La Chine en bref

Cambodge : casino royale

La Chine pop. est – officiellement – une terre exempte de tout vice. Non, on ne joue pas des fortunes dans les arrières salles de restaurants cantonnais, non les matches de football du championnat national ne sont pas arrangés par des parieurs chinois installés à Singapour. Quid de toutes ces machines à sous au fond des salles de jeux vidéos shanghaiennes ? Une illusion d’optique, sans doute, puisque la loi interdit les jeux d’argent et la Chine est un Etat de droits.

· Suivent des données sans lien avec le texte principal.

This is an optimization exercise on Yosys and OpenROAD, whose aim is small area, a short achievable clock period and few clock cycles, not a production implementation. At most, simulation tests tie the RTL to the original design; equivalence was not proved. Power is estimated from default activity; no workload was simulated.

## job 3467
## ung5_rxdec
module ung5_rxdec (
    input  wire        clk,
    input  wire        rst,
    input  wire        start,
    input  wire [7:0]  start_addr,
    input  wire [15:0] start_total,
    input  wire        rx_valid,
    input  wire [7:0]  rx_data,
    output wire        rx_ready,
    input  wire        tick,
    input  wire        dec_start,
    input  wire [5:0]  buf_idx,
    output wire [7:0]  buf_data,
    output wire [1:0]  rx_state,
    output wire [2:0]  rx_reason,
    output wire [6:0]  rx_len,
    output wire [3:0]  err_code,
    output wire        dec_valid,
    output wire [1:0]  dec_kind,
    output wire [1:0]  dec_why,
    output wire [1:0]  dec_class,
    output wire [7:0]  dec_addr,
    output wire [7:0]  dec_ctrl,
    output wire [7:0]  dec_length,
    output wire [7:0]  dec_opc,
    output wire [15:0] dec_crc,
    output wire        dec_etx_ok,
    output wire        dec_stop_ok,
    output wire        dec_addr_ok
);
Size: ~1800 cells after synthesis.
export LEC_CHECK = 0
export CAP_MARGIN = 20
export CORE_MARGIN = 2
export CORE_UTILIZATION = 45
export CTS_BUF_LIST = sky130_fd_sc_hd__clkbuf_4 sky130_fd_sc_hd__clkbuf_8
export PLACE_DENSITY = 0.65
export SETUP_SLACK_MARGIN = 2.5
export SLEW_MARGIN = 20
export SYNTH_HIERARCHICAL = 1
create_clock -name core_clock -period 7.5 [get_ports {clk}]
standard.sh (not shown) runs the stock make flow with config.mk's settings and CLKGATE_MAP_FILE= SYNTH_SCRIPT=/design/flow/synth_recipe.tcl, a recipe that flattens the netlist after the stock synthesis.
==> flow/flow/run.sh <==
#!/bin/bash
# The standard layout (the standard.sh: standard synthesis, floorplan,
# placement, CTS, routing), with every input and output port buffered by
# sky130_fd_sc_hd__buf_2 instead of the cell buffer_ports picks by itself.
# make's full output goes to flow_make.log here; ORFS keeps each step's log
# under orfs/logs/.
set -euo pipefail
export BUFFER_PORTS_ARGS="-buffer_cell sky130_fd_sc_hd__buf_2"
bash standard.sh > flow_make.log 2>&1
Testbench counts of job 3467, summed over its fixed seeds: cycles 28,368.
Background: an optimization exercise with open tools, aiming at small area. Do not read the settings as production practice.
In this exercise RTL edits were held to simulation tests only and were not proved equivalent to the original.
The clock port is modelled as an ideal driver; clocking choices that lean on that would not hold on a real chip.
Power figures rest on the tool's default switching activity, not on a simulated workload.

==> onyx: inputs <==
==> flow/design.v <==
module fdc_mapper (
    input             clk,
    input             rst,           
    input             req_valid,
    output            req_ready,
    input      [7:0]  heads,
    input      [15:0] tracks,
    input      [15:0] spt,           
    input      [15:0] first_sector,
    input      [15:0] sector_size,
    input             interleaved,
    input             sides_swapped,
    input             reverse_side0,
    input             reverse_side1,
    input      [7:0]  track,
    input             side,
    input      [7:0]  sector,
    output reg        rsp_valid,
    output     [63:0] offset,
    output     [1:0]  err,           
    output            past_end       
);
    reg        busy;
    reg [2:0]  op;
    reg [5:0]  j;
    assign req_ready = ~busy;
    wire take = req_valid & ~busy;
    wire long_op = (op[1] & op[0]) | (op[2] & op[1]);    
    wire op_end  = long_op ? (j == 6'd40) : (j == 6'd24);
    wire first   = (j == 6'd0);
    wire ext     = (j > 6'd24);                           
    wire done    = busy & op_end & (op == 3'd7);
    always @(posedge clk) begin
        if (rst) begin
            busy      <= 1'b0;
            rsp_valid <= 1'b0;
        end else begin
            rsp_valid <= done;
            if (take)
                busy <= 1'b1;
            else if (done)
                busy <= 1'b0;
        end
        if (rst | ~busy | op_end)
            j <= 6'd0;
        else
            j <= j + 6'd1;
        if (rst | ~busy)
            op <= 3'd0;
        else if (op_end)
            op <= op + 3'd1;
    end
    reg [7:0]  H, TRK, D;
    reg [15:0] S, SS;
    reg        sp, rev, inter, below;
    wire       sp_in = side ^ sides_swapped;
    always @(posedge clk) begin
        if (~busy) begin
            H     <= heads;
            S     <= spt;
            SS    <= sector_size;
            TRK   <= track;
            D     <= sm[7:0];
            below <= ~cy[8] | (|first_sector[15:8]);
            sp    <= sp_in;
            rev   <= sp_in ? reverse_side1 : reverse_side0;
            inter <= interleaved;
        end
    end
    wire e1   = sp & ~(|H);
    wire ssnz = |SS;
    reg  qneg, sx;
    wire nneg = sx;
    reg [56:0] R;
    wire [15:0] T = R[15:0];
    wire tap = R[16];
    wire sp0 = first & sp;
    wire rot = ~j[5] & ~j[4];                      
    wire op_tp = ~op[1] & ~op[0];                  
    wire op_xn = ~op[1] &  op[0];                  
    wire op_nq = (op == 3'd2);
    wire op_q  = (op == 3'd3);
    wire op_n  = (op == 3'd6);
    wire op_p  = (op == 3'd7);
    wire b = busy & (op_tp & (rev | first))
           | (op_xn & tap)
           | (op_nq & rot & R[0])
           | (op_q  & (ext ? sx : ~tap))
           | (op_n  & (ext ? sx : tap))
           | (op_p  & R[0] & ~e1 & ~below & ~nneg);
    wire cin = ~busy
             | (op_xn & inter & sp0)
             | (op_nq & ~tap);
    wire        g_trk = b & op_tp;
    wire        g_h   = b & ((op_xn & inter) | op_nq);
    wire        g_one = b & op_xn & ~inter;
    wire        g_s   = b & (op_q | op_n);
    wire        g_ss  = b & op_p;
    wire [15:0] bm = ({16{g_trk}} & {8'd0, TRK})
                   | ({16{g_h}}   & {8'd0, H})
                   | {15'd0, g_one}
                   | ({16{g_s}}   & S)
                   | ({16{g_ss}}  & SS)
                   | ({16{~busy}} & {8'd0, ~first_sector[7:0]});
    wire        c_t = busy & first & ((op_tp & rev) | (op_xn & ~inter & sp));
    wire        c_d = first & (op_q | op_n);
    wire [15:0] A = ({16{~first}} & R[56:41])
                  | ({16{c_t}} & T)
                  | ({16{c_d}} & {8'd0, D})
                  | ({16{~busy}} & {8'd0, sector});
    wire [16:0] cy;
    wire [15:0] sm;
    assign cy[0] = cin;
    genvar i;
    generate
        for (i = 0; i < 16; i = i + 1) begin : g_add
            assign sm[i]   = A[i] ^ bm[i] ^ cy[i];
            assign cy[i+1] = (A[i] & bm[i]) | (A[i] & cy[i]) | (bm[i] & cy[i]);
        end
    endgenerate
    wire [16:0] sum = {cy[16], sm};
    always @(posedge clk) begin
        R[56:16] <= {sum, R[40:17]};
        if (~busy)
            R[15:0] <= tracks;
        else if (op[2] & op[1] | op_nq & rot)
            R[15:0] <= {op_nq ? R[0] : R[16], R[15:1]};
        if ((op_q | op_n) & (j == 6'd24)) sx <= b;
        if (op_n & op_end) sx <= sum[0];
        if (op_q & op_end) qneg <= sum[0];
    end
    assign offset   = {7'd0, R[56:0]};
    assign err      = e1 ? 2'd1 : below ? 2'd2 : (nneg & ssnz) ? 2'd3 : 2'd0;
    assign past_end = ~e1 & ~below & ~qneg & ssnz;
endmodule
==> flow/flow/run.sh <==
#!/bin/bash
# The standard layout, with the smallest plain buffer on the ports and a
# clock tree of small buffers without dummy loads.
set -euo pipefail
export BUFFER_PORTS_ARGS="-buffer_cell sky130_fd_sc_hd__buf_1"
export CTS_ARGS="-sink_clustering_enable -repair_clock_nets -dont_use_dummy_load -root_buf sky130_fd_sc_hd__clkbuf_16 -buf_list sky130_fd_sc_hd__clkbuf_4"
bash standard.sh > standard.log 2>&1
==> flow/standard.sh <==
#!/bin/bash
# synth_recipe.tcl (not shown) runs the flow's synth.tcl, then flattens the netlist and writes it again
# the make line also repeats each setting of config.mk as NAME=value (left out here)
make -C /OpenROAD-flow-scripts/flow DESIGN_CONFIG=/design/flow/config.mk WORK_HOME=/design/flow/orfs CLKGATE_MAP_FILE= SYNTH_SCRIPT=/design/flow/synth_recipe.tcl "${@:-finish}"
==> flow/config.mk <==
export PLATFORM = sky130hd
export DESIGN_NAME = fdc_mapper
export DESIGN_NICKNAME = fdc_mapper
export VERILOG_FILES = /design/flow/design.v
export SDC_FILE = /design/flow/constraint.sdc
export NUM_CORES = 4
export LEC_CHECK = 0
export CAP_MARGIN = 20
export CORE_MARGIN = 2
export CORE_UTILIZATION = 40
export SLEW_MARGIN = 20
==> flow/constraint.sdc <==
create_clock -name core_clock -period 25.0 [get_ports {clk}]
set_input_delay 5.0000 -clock core_clock [delete_from_list [all_inputs] [get_ports {clk}]]
set_output_delay 5.0000 -clock core_clock [all_outputs]
set_load 0.01 [all_outputs]
==> ember (differences from onyx) <==
==> flow/design.v (replaced) <==
module fdc_mapper (
    input             clk,
    input             rst,           
    input             req_valid,
    output            req_ready,
    input      [7:0]  heads,
    input      [15:0] tracks,
    input      [15:0] spt,           
    input      [15:0] first_sector,
    input      [15:0] sector_size,
    input             interleaved,
    input             sides_swapped,
    input             reverse_side0,
    input             reverse_side1,
    input      [7:0]  track,
    input             side,
    input      [7:0]  sector,
    output reg        rsp_valid,
    output     [63:0] offset,
    output     [1:0]  err,           
    output            past_end       
);
    reg        busy;
    reg [2:0]  op;
    reg [5:0]  j;
    assign req_ready = ~busy;
    wire take = req_valid & ~busy;
    wire long_op = (op[1] & op[0]) | (op[2] & op[1]);    
    wire op_end  = long_op ? (j == 6'd40) : (j == 6'd24);
    wire first   = (j == 6'd0);
    wire ext     = (j > 6'd24);                           
    wire done    = busy & op_end & (op == 3'd7);
    always @(posedge clk) begin
        if (rst) begin
            busy      <= 1'b0;
            rsp_valid <= 1'b0;
        end else begin
            rsp_valid <= done;
            if (take)
                busy <= 1'b1;
            else if (done)
                busy <= 1'b0;
        end
        if (~busy | op_end)
            j <= 6'd0;
        else
            j <= j + 6'd1;
        if (~busy)
            op <= 3'd0;
        else if (op_end)
            op <= op + 3'd1;
    end
    reg [7:0]  H, TRK, D;
    reg [15:0] T, S, SS;
    reg        sp, rev, inter, below;
    wire [8:0] dsub  = {1'b0, sector} - {1'b0, first_sector[7:0]};
    wire       sp_in = side ^ sides_swapped;
    always @(posedge clk) begin
        if (~busy) begin
            H     <= heads;
            T     <= tracks;
            S     <= spt;
            SS    <= sector_size;
            TRK   <= track;
            D     <= dsub[7:0];
            below <= dsub[8] | (|first_sector[15:8]);
            sp    <= sp_in;
            rev   <= sp_in ? reverse_side1 : reverse_side0;
            inter <= interleaved;
        end
    end
    wire e1   = sp & ~(|H);
    wire ssnz = |SS;
    reg  qneg, nneg, sx;
    reg [56:0] R;
    wire tap = R[16];
    wire sp0 = first & sp;
    reg        b, cin;
    reg [15:0] M;
    reg [15:0] C;
    always @(*) begin
        b = 1'b0; cin = 1'b0; M = 16'd0; C = 16'd0;
        case (op)
        3'd0, 3'd4: begin                          
            b = rev | first; M = {8'd0, TRK};
            C = rev ? T : 16'd0;
        end
        3'd1, 3'd5: begin                          
            b   = inter ? tap : sp0;
            cin = inter ? sp0 : tap;
            M   = inter ? {8'd0, H} : T;
        end
        3'd2: begin                                
            b = (j[5:3] == 3'd0) ? H[j[2:0]] : 1'b0;
            M = T; cin = ~tap;
        end
        3'd3: begin                                
            b = ext ? sx : ~tap; M = S; C = {8'd0, D};
        end
        3'd6: begin                                
            b = ext ? sx : tap; M = S; C = {8'd0, D};
        end
        default: begin                             
            b = R[0] & ~e1 & ~below & ~nneg; M = SS;
        end
        endcase
    end
    wire [15:0] A   = first ? C : R[56:41];
    wire [16:0] sum = {1'b0, A} + {1'b0, b ? M : 16'd0} + {16'd0, cin};
    always @(posedge clk) begin
        R <= {sum, R[40:1]};
        if (j == 6'd24) sx <= b;
        if (op == 3'd3 && op_end) qneg <= sum[0];
        if (op == 3'd6 && op_end) nneg <= sum[0];
    end
    assign offset   = {7'd0, R[56:0]};
    assign err      = e1 ? 2'd1 : below ? 2'd2 : (nneg & ssnz) ? 2'd3 : 2'd0;
    assign past_end = ~e1 & ~below & ~qneg & ssnz;
endmodule
==> flow/flow/run.sh (replaced) <==
#!/bin/bash
# The standard layout, with the smallest plain buffer on the ports and a
# clock tree of small buffers without dummy loads.
set -euo pipefail
export BUFFER_PORTS_ARGS="-buffer_cell sky130_fd_sc_hd__buf_1"
export CTS_ARGS="-sink_clustering_enable -repair_clock_nets -dont_use_dummy_load -buf_list sky130_fd_sc_hd__clkbuf_8"
bash standard.sh > standard.log 2>&1
==> pepper (differences from onyx) <==
--- a/flow/design.v
+++ b/flow/design.v
@@ -55,4 +55,6 @@
     reg        sp, rev, inter, below;
     wire       sp_in = side ^ sides_swapped;
+    wire [16:0] cy;
+    wire [15:0] sm;
     always @(posedge clk) begin
         if (~busy) begin
@@ -73,5 +75,4 @@
     wire nneg = sx;
     reg [56:0] R;
-    wire [15:0] T = R[15:0];
     wire tap = R[16];
     wire sp0 = first & sp;
@@ -85,10 +86,12 @@
     wire b = busy & (op_tp & (rev | first))
            | (op_xn & tap)
-           | (op_nq & rot & R[0])
+           | (op_nq & tt)
            | (op_q  & (ext ? sx : ~tap))
            | (op_n  & (ext ? sx : tap))
            | (op_p  & R[0] & ~e1 & ~below & ~nneg);
+    wire tt  = rot & R[0];                         
     wire cin = ~busy
-             | (op_xn & inter & sp0)
+             | (op_tp & rev & tt)
+             | (op_xn & (inter ? sp0 : sp & tt))
              | (op_nq & ~tap);
     wire        g_trk = b & op_tp;
@@ -103,12 +106,8 @@
                    | ({16{g_ss}}  & SS)
                    | ({16{~busy}} & {8'd0, ~first_sector[7:0]});
-    wire        c_t = busy & first & ((op_tp & rev) | (op_xn & ~inter & sp));
     wire        c_d = first & (op_q | op_n);
     wire [15:0] A = ({16{~first}} & R[56:41])
-                  | ({16{c_t}} & T)
                   | ({16{c_d}} & {8'd0, D})
                   | ({16{~busy}} & {8'd0, sector});
-    wire [16:0] cy;
-    wire [15:0] sm;
     assign cy[0] = cin;
     genvar i;
@@ -124,6 +123,6 @@
         if (~busy)
             R[15:0] <= tracks;
-        else if (op[2] & op[1] | op_nq & rot)
-            R[15:0] <= {op_nq ? R[0] : R[16], R[15:1]};
+        else if (op[2] & op[1] | rot)
+            R[15:0] <= {(op[2] & op[1]) ? R[16] : R[0], R[15:1]};
         if ((op_q | op_n) & (j == 6'd24)) sx <= b;
         if (op_n & op_end) sx <= sum[0];
==> flow/flow/run.sh (replaced) <==
#!/bin/bash
# The standard layout, with the smallest plain buffer on the ports and a
# clock tree of small buffers without dummy loads; leaf buffers with a
# high clock slew are upsized after CTS.
set -euo pipefail
export BUFFER_PORTS_ARGS="-buffer_cell sky130_fd_sc_hd__buf_1"
export CTS_ARGS="-repair_clock_nets -dont_use_dummy_load -root_buf sky130_fd_sc_hd__clkbuf_16 -buf_list sky130_fd_sc_hd__clkbuf_4"
export POST_CTS_TCL="$PWD/flow/post_cts.tcl"
bash standard.sh > standard.log 2>&1
==> flow/flow/post_cts.tcl (new file) <==
estimate_parasitics -placement
# slews are in ns
set up 0
foreach inst [get_cells -filter "ref_name == sky130_fd_sc_hd__clkbuf_4"] {
  set out [get_pins -of_objects $inst -filter "direction == output"]
  set worst 0
  foreach p [get_pins -of_objects [get_nets -of_objects $out] -filter "direction == input"] {
    foreach e {rise fall} {
      set s [get_property $p slew_max_$e]
      if {$s > $worst} { set worst $s }
    }
  }
  if {$worst > 0.095} {
    replace_cell $inst [lindex [get_lib_cells */sky130_fd_sc_hd__clkbuf_8] 0]
    incr up
  }
}
puts "post_cts: $up clock buffers upsized"
if {$up > 0} {
  detailed_placement
  check_placement -verbose
  estimate_parasitics -placement
}
==> qor summary <==
item                                                                           onyx           pepper                      ember
Post-synthesis instance area                                             5399 sq um       5311 sq um                 6161 sq um
Arrival time at the worst endpoint                                        12,420 ps        10,410 ps                    2030 ps
Design Power                                                            0.0004558 W      0.0004534 W                0.0005750 W
Worst Setup Start Kind                                                primary input    primary input                       flop
Area share of the largest cell type after synthesis                          43.38%           44.10%                     38.51%
Largest clock skew in the final design                                     29.33 ps         27.04 ps                   34.31 ps
CTS Root Buffer Type                                     sky130_fd_sc_hd__clkbuf_16                -  sky130_fd_sc_hd__clkbuf_8
Critical path startpoint                                            first_sector[0]  first_sector[0]                     SS[12]
Routability congestion estimate from global placement                        0.8235           0.7783                     0.8917
Layout clock area frac                                                       2.329%           2.751%                     3.280%
Logic depth of the worst setup path including buffers                            21               22                          5
Psw                                                                     0.0001256 W      0.0001198 W                0.0001690 W
P&R area growth vs syn                                                       15.43%           16.44%                     15.80%
Post-route cell area                                                     6232 sq um       6185 sq um                 7134 sq um
Switching portion of total power                                             27.55%           26.42%                     29.39%
Capture instance of the worst register-to-register path                       R[55]            R[55]                      R[56]
Worst setup EP type                                                            flop             flop                output port
Mean area per synthesized cell                                          13.57 sq um      13.72 sq um                12.10 sq um
Final Net Count                                                                 679              668                        800
Standard-cell rows                                                               42               42                         45
Outcome                                            no timing/DRC/antenna violations  no timing/DRC/antenna violations  no timing/DRC/antenna violations
Clock Tree Buf Depth                                                              2                -                          2
Ratio of routed vias to standard cells                                        5.005            4.874                      5.220
Cells on worst reg2reg path                                                      23               25                         14
First drt pass iteration count                                                    4                4                          6
Ratio of cells with drive above 1 in the final layout                        10.23%           8.425%                     4.641%
Met3 WL                                                                      908 um           948 um                     970 um

## afterwards: timing with drivers on the ports
No port has a modelled driver above. Below, the same layouts with a new extraction and two added sets of constraints.
Step 1, drivers: a clkbuf_16 drives clk and a buf_2 each remaining input, both assumed.
Step 2 moves the port delays by t, midway between the first and last clock arrival at a register: inputs arrive t later, outputs are due t later. That takes back most of the time a late clock gives input paths.
Three values: no drivers, after step 1, after step 2; two values: the first two.
run	t, ns	setup slack, ns	worst setup path at the end
onyx	0.384	12.809 / 12.817 / 12.433	input to register
ember	0.458	17.967 / 17.930 / 18.383	input to register
pepper	0.390	14.845 / 14.862 / 14.472	input to register
After both steps setup and hold are still met in every run listed. The setup slack of onyx, which loses most, moves by +0.008 ns with the drivers and by -0.376 ns with both steps.
From an optimization exercise on the open Yosys and OpenROAD flow, aimed at small area, a short achievable clock period and few clock cycles; shortcuts taken in it are not production practice. Only simulation tests tie the RTL to the original design; equivalence was not proved.

## main
Design xxtea_core, start of the top module:
module xxtea_core (
    input  wire         clk,
    input  wire         rst,
    input  wire         start,
    input  wire         decrypt,
    input  wire [2:0]   nm1,
    input  wire [127:0] key,
    input  wire [255:0] din,
    output reg          done,
    output wire [255:0] dout
);
    localparam [31:0] DELTA = 32'h9E3779B9;
    function [5:0] rounds_for;
        input [2:0] n_m1;
        begin
            case (n_m1)
                3'd0: rounds_for = 6'd58;
                3'd1: rounds_for = 6'd32;
                3'd2: rounds_for = 6'd23;
                3'd3: rounds_for = 6'd19;
                3'd4: rounds_for = 6'd16;
                3'd5: rounds_for = 6'd14;
                3'd6: rounds_for = 6'd13;
                default: rounds_for = 6'd12;
            endcase
        end
    endfunction
    function [31:0] dec_sum0;
        input [2:0] n_m1;
        begin
            case (n_m1)
                3'd0: dec_sum0 = 32'd58 * DELTA;
                3'd1: dec_sum0 = 32'd32 * DELTA;
                3'd2: dec_sum0 = 32'd23 * DELTA;
                3'd3: dec_sum0 = 32'd19 * DELTA;
                3'd4: dec_sum0 = 32'd16 * DELTA;
                3'd5: dec_sum0 = 32'd14 * DELTA;
                3'd6: dec_sum0 = 32'd13 * DELTA;
                default: dec_sum0 = 32'd12 * DELTA;
            endcase
        end
    endfunction
    reg  [31:0] w [0:7];
    reg  [31:0] k [0:3];
    reg         busy;    
    reg         rot;     
    reg         post;    
    reg         dec;
    reg  [2:0]  n;       
    reg  [2:0]  p;       
    reg  [5:0]  rnd;     
    reg  [31:0] sum;
    reg  [7:0]  zsel;    
    reg         nle1;    
    reg  [31:0] zr;      
    reg         n0;      
    wire [31:0] cur = w[0];
    wire [31:0] yv  = w[1];    
    wire [31:0] z = zr;
    reg  [31:0] wm1;     
    reg  [31:0] kw;      
    integer i;
    always @(*) begin
        wm1 = 32'd0;
        for (i = 0; i < 8; i = i + 1)
            wm1 = wm1 | (w[i] & {32{zsel[i]}});
    end
    function [31:0] pcarry;
        input [31:0] pp, gg;
        input        ci;
  ...
==> flow/config.mk <==
export PLATFORM = sky130hd
export DESIGN_NAME = xxtea_core
export DESIGN_NICKNAME = xxtea_core
export VERILOG_FILES = /design/flow/design.v
export SDC_FILE = /design/flow/constraint.sdc
export NUM_CORES = 4
export LEC_CHECK = 0
export ABC_AREA = 1
export CAP_MARGIN = 20
export CORE_MARGIN = 2
export CORE_UTILIZATION = 40
export CTS_BUF_LIST = sky130_fd_sc_hd__clkbuf_4 sky130_fd_sc_hd__clkbuf_8
export SLEW_MARGIN = 20
==> flow/constraint.sdc <==
create_clock -name core_clock -period 12.0 [get_ports {clk}]
set_input_delay 2.4000 -clock core_clock [delete_from_list [all_inputs] [get_ports {clk}]]
set_output_delay 2.4000 -clock core_clock [all_outputs]
set_load 0.01 [all_outputs]
standard.sh (not shown) runs the stock make flow with config.mk's settings and CLKGATE_MAP_FILE= SYNTH_SCRIPT=/design/flow/synth_recipe.tcl, a recipe that flattens the netlist after the stock synthesis.
==> flow/flow/run.sh <==
#!/bin/bash
# The standard layout, with these changes to how it is made:
#  - ports are buffered with buf_1 instead of the 10 um2 delay buffer that
#    buffer_ports picks by default (every port still gets its buffer)
#  - timing repair up to clock-tree synthesis aims for 8 ns of setup slack
#    instead of 0, so the layout is optimised for speed; after it, repair
#    aims for 0 ns (the standard target), to spend no more area on
#    buffers after global routing.
#    The constraints (SDC) are unchanged.
# Each tool's output goes to standard_*.log (ORFS keeps per-step logs too).
export BUFFER_PORTS_ARGS="-buffer_cell sky130_fd_sc_hd__buf_1"
export SETUP_SLACK_MARGIN=8
bash standard.sh cts > standard_cts.log 2>&1
export SETUP_SLACK_MARGIN=0
bash standard.sh > standard_finish.log 2>&1
main completed every stage of the flow, and the final layout passed the timing, design-rule and antenna checks.
Testbench counts of main, summed over its fixed seeds: cycles 40,436.
What the feature branch does differently from main at the input level:
Settings: CORE_UTILIZATION: 40 -> 55.
### Flow results
Per the comparison of the feature branch with main, number of global-route vias before repair higher; total stage count of the critical path lower. Reported for main and the feature branch, number of synthesized flops with an enable pin turned out identical to the last digit. Diff main -> the feature branch: sequential fraction of total cell area went up, layout inverter count without the clock tree did not really move, number of cells on the worst reg-to-reg path went down, routed wire length went down.

-- re-timing with driven ports --
The flow's constraints put no driver on any port. The routed layouts listed below were extracted and timed again, unchanged, in two steps.
Step 1, drivers: a clkbuf_16 drives clk and a buf_2 each remaining input, both assumed.
Step 2 adds t to the input delays and takes it off the output delays; t is the mean of the earliest and latest rising clock arrival at the registers after step 1. Input paths then give back, and output paths get back, about the clock's delay inside the block.
Slacks: no drivers / after step 1 / after step 2; pairs: no drivers / after step 1.
| run | shift t [ns] | setup slack, ns | hold WS [ns] | worst register clock-pin slew, ns | worst slew at a driven data input, ns |
|---|---|---|---|---|---|
| main | 0.841 | 7.818 / 7.818 / 7.070 | 0.510 / 0.510 / 0.510 | 0.07 / 0.07 | 0.19 |
| the feature branch | 0.796 | 7.768 / 7.768 / 7.128 | 0.468 / 0.468 / 0.468 | 0.07 / 0.07 | 0.15 |
After both steps every run listed still meets setup and hold. For main, which loses most, drivers alone change the setup slack by 0.000 ns; drivers and shift together by -0.748 ns.
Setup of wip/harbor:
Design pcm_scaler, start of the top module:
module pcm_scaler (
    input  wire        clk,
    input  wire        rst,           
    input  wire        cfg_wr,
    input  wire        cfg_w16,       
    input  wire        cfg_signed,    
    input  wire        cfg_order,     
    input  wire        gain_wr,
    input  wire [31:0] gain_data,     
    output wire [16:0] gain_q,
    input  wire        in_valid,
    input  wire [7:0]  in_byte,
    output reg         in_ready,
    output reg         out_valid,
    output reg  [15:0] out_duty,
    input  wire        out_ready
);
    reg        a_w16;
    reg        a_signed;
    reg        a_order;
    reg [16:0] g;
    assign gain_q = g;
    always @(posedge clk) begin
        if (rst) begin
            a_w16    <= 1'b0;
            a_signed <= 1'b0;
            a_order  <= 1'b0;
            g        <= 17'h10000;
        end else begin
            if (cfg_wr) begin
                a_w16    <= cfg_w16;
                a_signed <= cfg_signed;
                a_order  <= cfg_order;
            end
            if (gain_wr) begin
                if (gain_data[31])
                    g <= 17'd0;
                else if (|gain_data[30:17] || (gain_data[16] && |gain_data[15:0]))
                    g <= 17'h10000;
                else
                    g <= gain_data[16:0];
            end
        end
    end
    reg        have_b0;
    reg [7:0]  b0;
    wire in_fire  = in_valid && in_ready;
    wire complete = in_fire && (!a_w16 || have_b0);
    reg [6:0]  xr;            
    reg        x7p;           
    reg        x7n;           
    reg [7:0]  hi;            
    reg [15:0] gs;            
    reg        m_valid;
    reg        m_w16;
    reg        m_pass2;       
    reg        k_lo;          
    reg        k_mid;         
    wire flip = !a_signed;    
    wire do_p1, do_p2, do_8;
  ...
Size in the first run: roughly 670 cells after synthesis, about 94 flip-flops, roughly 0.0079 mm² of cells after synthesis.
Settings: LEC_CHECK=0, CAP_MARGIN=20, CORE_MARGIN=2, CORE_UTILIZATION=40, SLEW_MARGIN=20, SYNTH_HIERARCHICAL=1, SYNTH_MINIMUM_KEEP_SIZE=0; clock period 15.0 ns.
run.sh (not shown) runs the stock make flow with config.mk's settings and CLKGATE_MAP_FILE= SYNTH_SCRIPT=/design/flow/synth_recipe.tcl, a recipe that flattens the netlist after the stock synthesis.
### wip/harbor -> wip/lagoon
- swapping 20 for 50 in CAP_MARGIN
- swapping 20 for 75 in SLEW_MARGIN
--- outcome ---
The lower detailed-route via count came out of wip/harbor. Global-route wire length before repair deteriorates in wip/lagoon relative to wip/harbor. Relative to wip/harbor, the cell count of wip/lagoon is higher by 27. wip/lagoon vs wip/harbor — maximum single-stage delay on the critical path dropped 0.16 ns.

Alors comment satisfaire pleinement la passion des Chinois pour le bandimanchot? Grâce à des lieux comme Macao, voire même à Las Vegas, où 42% des joueurs de table ont un passeport chinois. Mais aussi grâce aux pays amis comme le royaume du Cambodge. La Chine étant son premier investisseur, Phnom Penh ne peut pas lui refuser grand chose. Et c’est là, dans la forêt vierge de Botum Sakor, qu’un promoteur immobilier de Tianjin s’apprête à ériger une ville-casino,  avec aéroport international, terrain de golf, hôtels et autres bordels déguisés en salons de massage. Le Laos et la Birmanie ont déjà tenté l’expérience, au grand dam des visiteurs chinois rançonnés par la pègre locale.

 

Chine. Le modèle toulousain

Il est intéressant de voir comment les journaux officiels chinois se passionnent pour le savoir-faire français depuis l’assaut du RAID à Toulouse.  ”Le président prend le commandement les opérations” disait pompeusement le Global Times. Pour la Jeunesse de Pékin, la France « s’attaque enfin au fondamentalisme religieux ». Du pain béni pour les autorités chinoises régulièrement dénoncées pour leur lutte musclée contre le « séparatisme » dans la province musulmane du Xinjiang.

 

Chine : le charbon et les paillettes

Xing Libin, riche patron de mines du Shanxi aurait dépensé 8.5 millions d’euros pour marier sa fille, s’offrant au passage les services de vedettes hongkongaises et taiwanaises de la chanson, trois avions charter et une brochette d’hôtels 5 étoiles pour ses invités. Autant d’argent que ne verront jamais passer les mineurs du Shanxi, où les accidents mortels, faute d’équipements de sécurité, sont légion.

 

Australie : Huawei non grata

Comme l’Inde en 2009, le spécialiste chinois des réseaux informatiques n’est pas le bienvenu en Australie. Le gouvernement lui a interdit de candidater pour un marché public majeur, par crainte d’une plus grande vulnérabilité au piratage. On sait finalement bien peu sur le géant Huawei, à la gestion opaque, sinon qu’il est tenu par Ren Zhengfei, un ancien général de l’armée refusant toute interview.